In this embodiment, a YAG laser is used as the laser, but other lasers (for example, CO2) may be used. Also, although Pb-8n type solder was used, other types (e.g., Au alloy type) were used.
But it doesn't matter.

Effects of the Invention As described above, by using the laser die bonding tool of the present invention, it is possible to instantaneously bond semiconductor elements without unnecessarily heating other parts of the semiconductor device, thereby improving the method of assembling a semiconductor laser. This has great effects, such as increasing the degree of freedom and shortening the bonding time.

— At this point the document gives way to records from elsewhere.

File: config.mk
export PLATFORM = sky130hd
export DESIGN_NAME = inst_classify
export DESIGN_NICKNAME = d
export VERILOG_FILES = /design/src/rtl/rv_isa_pkg.sv /design/src/rtl/inst_classify.sv
export SDC_FILE = /design/constraint.sdc
export NUM_CORES = 1
export LEC_CHECK = 0
export BUFFER_PORTS_ARGS = -buffer_cell sky130_fd_sc_hd__buf_2
export CAP_MARGIN = 20
export CORE_MARGIN = 4
export CORE_UTILIZATION = 28
export DETAILED_ROUTE_END_ITERATION = 6
export PLACE_DENSITY_LB_ADDON = 0.12
export SETUP_SLACK_MARGIN = 0.05
export SYNTH_ARGS = -nofsm -noshare
export SYNTH_HDL_FRONTEND = slang
export SYNTH_SLANG_ARGS = --single-unit
File: constraint.sdc
create_clock -name vclk -period 0.9
set_input_delay 0 -clock vclk [all_inputs]
set_output_delay 0 -clock vclk [all_outputs]
set_load 0.01 [all_outputs]
File: src/rtl/rv_isa_pkg.sv
package rv_isa_pkg;

    localparam int unsigned xlen = 32;

    // base opcodes that change control flow
    localparam logic [6:0] op_branch = 7'b1100011;
    localparam logic [6:0] op_jal    = 7'b1101111;
    localparam logic [6:0] op_jalr   = 7'b1100111;

    // link registers per the calling convention
    localparam logic [4:0] reg_ra = 5'd1;
    localparam logic [4:0] reg_t0 = 5'd5;   // alternate link

    // I-type layout, also covers the jalr fields
    typedef struct packed {
        logic [11:0] imm;
        logic [4:0]  rs1;
        logic [2:0]  funct3;
        logic [4:0]  rd;
        logic [6:0]  opcode;
    } itype_t;

    // control class seen by the predictor
    typedef enum logic [2:0] {
        ctrl_none,
        ctrl_branch,
        ctrl_jal,
        ctrl_call_jalr,
        ctrl_ret
    } ctrl_class_e;

endpackage

File: src/rtl/inst_classify.sv
`timescale 1ns/1ps

module inst_classify (
    input  logic [rv_isa_pkg::xlen-1:0] inst_i,
    output rv_isa_pkg::ctrl_class_e     class_o,
    output logic [rv_isa_pkg::xlen-1:0] offset_o
);

    import rv_isa_pkg::*;

    itype_t          f;
    logic [xlen-1:0] b_off;
    logic [xlen-1:0] j_off;
    logic            link_rs1;
    logic            is_ret;

    assign f = itype_t'(inst_i);

    // B-type: imm[12|10:5] in 31:25, imm[4:1|11] in 11:7
    assign b_off = {{(xlen-12){inst_i[31]}}, inst_i[7], inst_i[30:25], inst_i[11:8], 1'b0};

    // J-type: imm[20|10:1|11|19:12]
    assign j_off = {{(xlen-20){inst_i[31]}}, inst_i[19:12], inst_i[20], inst_i[30:21], 1'b0};

    assign link_rs1 = (f.rs1 == reg_ra) || (f.rs1 == reg_t0);

    // jalr x0, 0(ra) or 0(t0)
    assign is_ret = (f.rd == 5'd0) && link_rs1 && (f.imm == 12'd0);

    always_comb begin
        class_o  = ctrl_none;
        offset_o = '0;
        case (f.opcode)
            op_branch: begin
                class_o  = ctrl_branch;
                offset_o = b_off;
            end
            op_jal: begin
                class_o  = ctrl_jal;
                offset_o = j_off;
            end
            op_jalr: begin
                // target is register based, no offset here
                class_o = is_ret ? ctrl_ret : ctrl_call_jalr;
            end
            default: begin
                class_o = ctrl_none;
            end
        endcase
    end

endmodule

* Word-level counts from Yosys, hierarchy flattened
Index checks and enable logic that the tools add are counted.
** Operators by class
- Equal/unequal tests :: 5
- Multiplexer cells :: 3
- Reduce and logical (&&, ||, !) cells :: 5
** Operators with widths (count)
- 32-bit one-hot mux with 2 select lines :: 1
- 7-bit == test, second input constant :: 3
- 12-bit zero test :: 1
- 3-bit one-hot mux with 3 select lines :: 1
- 5-bit by 1-bit == test with 1-bit output, second input constant :: 1
- 5-bit by 3-bit == test with 1-bit output, second input constant :: 1
- 5-bit zero test :: 1
- 3-bit 2-to-1 mux :: 1
- 1-bit logical AND :: 2
- 1-bit logical OR :: 1
** Storage, ports and cells
- Register bits after elaboration :: 0
- Input port bits :: 32
- Output and inout port bits :: 35
- Word-level logic and storage cells :: 13

* Longest topological paths before layout
- Depth in word-level cells :: 6
- Gate-level depth with buffers :: 4
- Gate-level depth less buffers :: 3

* Worst setup path after synthesis
Ideal clock, no wire load.
- Kind :: input -> output
- From :: input inst_i[4] in the netlist's numbering
- To :: output offset_o[21] in the netlist's numbering
- Data arrival time :: 1.052 ns
- Data required time :: 0.900 ns
- Slack :: -0.152 ns
- Stages :: 4
- Buffers on the path :: 1
- Cell sequence :: and4b_1 o211a_1 and2_1 buf_4
** On the way
- Word-level cells in the longest chain between the ends :: 2
- Elaborated cells between the ends (all ways) :: 3
- Those cells by class :: eq/ne (2); mux (1)
** Ends and longest elaborated chain
- start, declared :: line inst_classify.sv:4 : input logic [rv_isa_pkg::xlen-1:0] inst_i,
- 7-bit == test :: line inst_classify.sv:33 : case (f.opcode)
- 32-bit one-hot mux with 2 select lines * :: line inst_classify.sv:33
- end, declared :: line inst_classify.sv:6 : output logic [rv_isa_pkg::xlen-1:0] offset_o
Mark *: on every way between the ends. The rest lies on a longest branch, timed or not.

* Worst setup path in the final report
- From :: input inst_i[4] in the netlist's numbering
- To :: output offset_o[15] in the netlist's numbering
Same word-level chain as after synthesis.

==> key figures <==
Global route
  – Pin count of the biggest net entering global routing: 14
  – Number of global-route vias before repair: 635
  – Total track usage: 0.149
  – Congestion Overflow GR: 0
  – First-pass GRT wire length: around 2.6 mm
  – Initial antenna violation count: 0

Timing
  – Final setup violation count: 28
  – Final Hold Fails: 0
  – Hold Slack: ~0.30 ns
  – Worst Slack Setup Final: -0.0950 ns
  – Tmin final: between 0.9 and 1 ns
  – Period utilization: 1.11
  – Fmax achieved: ~1 GHz
  – Slew Limit Fails: 0
  – TNS Setup: -1.16 ns
  – RSZ-0062 raised after global routing: yes

Drt
  – DR iter-0 viols: 10
  – Routed Wire Length: about 2.1 mm
  – DR vias: a little over 700
  – DR WL/cell: between 10 and 15 um
  – Drt drc: 0
  – Drt first pass iters: 4
  – DR vias/cell: 4.96
  – Final ANT Viol Nets: 0

Yosys
  – Synth area leaders: buf_4, a21oi_1, and2_1, a22oi_1, nand2_1
  – Netlist Area Pre-Place: between 400 and 500 sq um
  – Yosys top cell area share: 0.226
  – Area leader, netlist: buf_4
  – Syn Area/Cell: ~6.3 sq um
  – Ys Warns: 0
  – Cell count after synthesis: ~70
  – Cell with the most instances after synthesis: buf_4
  – Post-synth cell types: 21
  – Syn_nets: about 100
  – Synth top cells by count: buf_4, a21oi_1, nand2_1
  – Post-synthesis sequential area ratio: 0

Cells and area
  – Layout Nets: 164
  – Ratio of cells with drive above 1 in the final layout: 0.762
  – Area Overhead vs Synth: 144%
  – Sequential cell count: 0
  – Final design utilization: 0.761
  – Clkbuf count: 0
  – Inserted Diodes: 0
  – Total area of sequential cells: 0 sq um
  – Fin cells: roughly 150
  – Final instance area: 1050 sq um

Place
  – Setup Slack @ Placement: -0.108 ns
  – Dpl cells: about 140
  – Number of port buffers: 66
  – Placed cell area: between 700 and 800 sq um
  – Placed wire-length estimate: about 1.4 mm
  – RD Place Congestion: between 0.7 and 0.8

Floorplanning
  – Row Count: 13
  – Die Height: 47.3 um
  – Initial core utilization: 0.312
  – DIE AREA: roughly 2200 sq um
  – Chip width: ~47 um
  – Num ports: 67
  – Core area: approximately 1400 sq um

Worst setup path
  – Kind of critical path: in2out
  – CP Launch Type: input pin
  – Worst path arrival time: 1.00 ns
  – Crit path required time: roughly 0.9 ns
  – Worst Setup End Kind: output pin
  – Worst-path maximum fanout: 7

Pwr
  – Max rail drop VDD: ~0.16 mV
  – Power per Cell Area: ~240 nW/um^2
  – Final Total Pwr: roughly 0.25 mW
  – Leakage: roughly 0.53 nW

Run
  – Max-Cap Viols: 0

Hold path
  – Hold Crit Endpoint: offset_o[7]
  – Worst Hold Launch: inst_i[27]
  – Hold Crit Class: in2out
  – Worst Hold Path Cells: 3

Clocking
  – CTS Hold Buffers Added: 0

Outcome
  – Failing checks: negative setup slack
  – Status: finished, violations left
-- worst max-delay path by stage --
| stage | startpoint | endpoint | slack [ns] |
|---|---|---|---|
| final | inst_i[4] | offset_o[15] | -0.1 |
| after global routing | inst_i[25] | class_o[2] | -0.15 |
| after global placement | inst_i[11] | class_o[2] | -0.15 |
| after CTS | inst_i[29] | class_o[2] | -0.06 |
| after detailed placement | inst_i[11] | class_o[2] | -0.11 |
| after floorplan | inst_i[4] | offset_o[21] | 0.04 |
-- critical path, cell delays in order --
cell and delay, ns:
buf_6 0.09, and4b_1 0.29, buf_6 0.14, nand2_8 0.06, buf_12 0.15, a21oi_1 0.12, buf_2 0.15
-- power breakdown --
part / leakage, nW / total, mW / internal, mW / switching [mW]
registers: 0 / 0 / 0 / 0
logic: 0.530 / 0.255 / 0.130 / 0.124
clock network: 0 / 0 / 0 / 0
total: 0.530 / 0.255 / 0.130 / 0.124
-- repair_timing --
action                                 in CTS  in global routing
buffers inserted                            0                  1
pin swaps                                   7                 12
gates cloned                                0                  2
setup endpoints to repair                  34                 34
endpoints found under the hold margin       0                  0
resized for setup                           8                 47
-- cell usage in the layout (no fill, tap or decap), drive strengths merged --
cell type   n
and4        1
a21oi      10
nand3       1
conb        1
nand3b      1
buf        73
and2        9
nor4b       1
and4bb      1
and3        1
and4b       2
a22oi       5
nor2        9
nor4        3
nand2      10
o211a       1
clkbuf      1
-- final cells by class --
type                            count  area, sq um
Fill cell                         103          330
Multi-Input combinational cell     56          457
Tap cell                           15         18.8
Timing Repair Buffer               74          577
-- layer usage --
layer  track usage  vias to the layer above  routed length (um)  part of all wire
li1              -                      358                   -                 -
met1         0.184                      322                 763              0.36
met2         0.283                       37                1170              0.55
met3        0.0192                        2                 188             0.088
met4             0                        0                  13            0.0061
met5             0                        -                   0                 0
-- kinds of logic (layout without fill, tap and decap cells) --
kind of cell    Yosys count  after routing  synth area share
compound gates           16             16             0.226
other cells               1              1           0.00869
simple gates             38             39             0.513
buf+inv                  14             74             0.252
Power figures use the tool's default switching activity.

[Brief explanation of drawings]

FIG. 1 is a sectional view of a laser die bonding tool according to an embodiment of the present invention, and FIG. 2 is a configuration diagram of a conventional bonding technique. DESCRIPTION OF SYMBOLS 1... Semiconductor element, 2... Heat sink, 3... Metal substrate, 21... First support body, 61... Optical fiber Bare wire, 62...
...Optical fiber core, 66...Capillary, 8
1...Protective case, 104...Solder,
120... Vacuum suction nozzle, 122...
・Exhaust port, 123...Exhaust hole, 124...
・-Nozzle guide, 126... Shielding plate, 15
0...Load adjuster.

Claims (1)

[Claims] a first support body comprising an optical fiber that guides a laser beam, a capillary that fixes the optical fiber, an exhaust port that inserts and fixes the capillary, a nozzle guide, and a shielding plate; an exhaust port of the first support body; Laser die bonding, characterized in that it comprises a vacuum suction nozzle that is attached to pass through a nozzle guide, a load adjuster for the vacuum suction nozzle, and a protective case for the optical fiber, and that bonding is performed using laser light as a heat source. tool.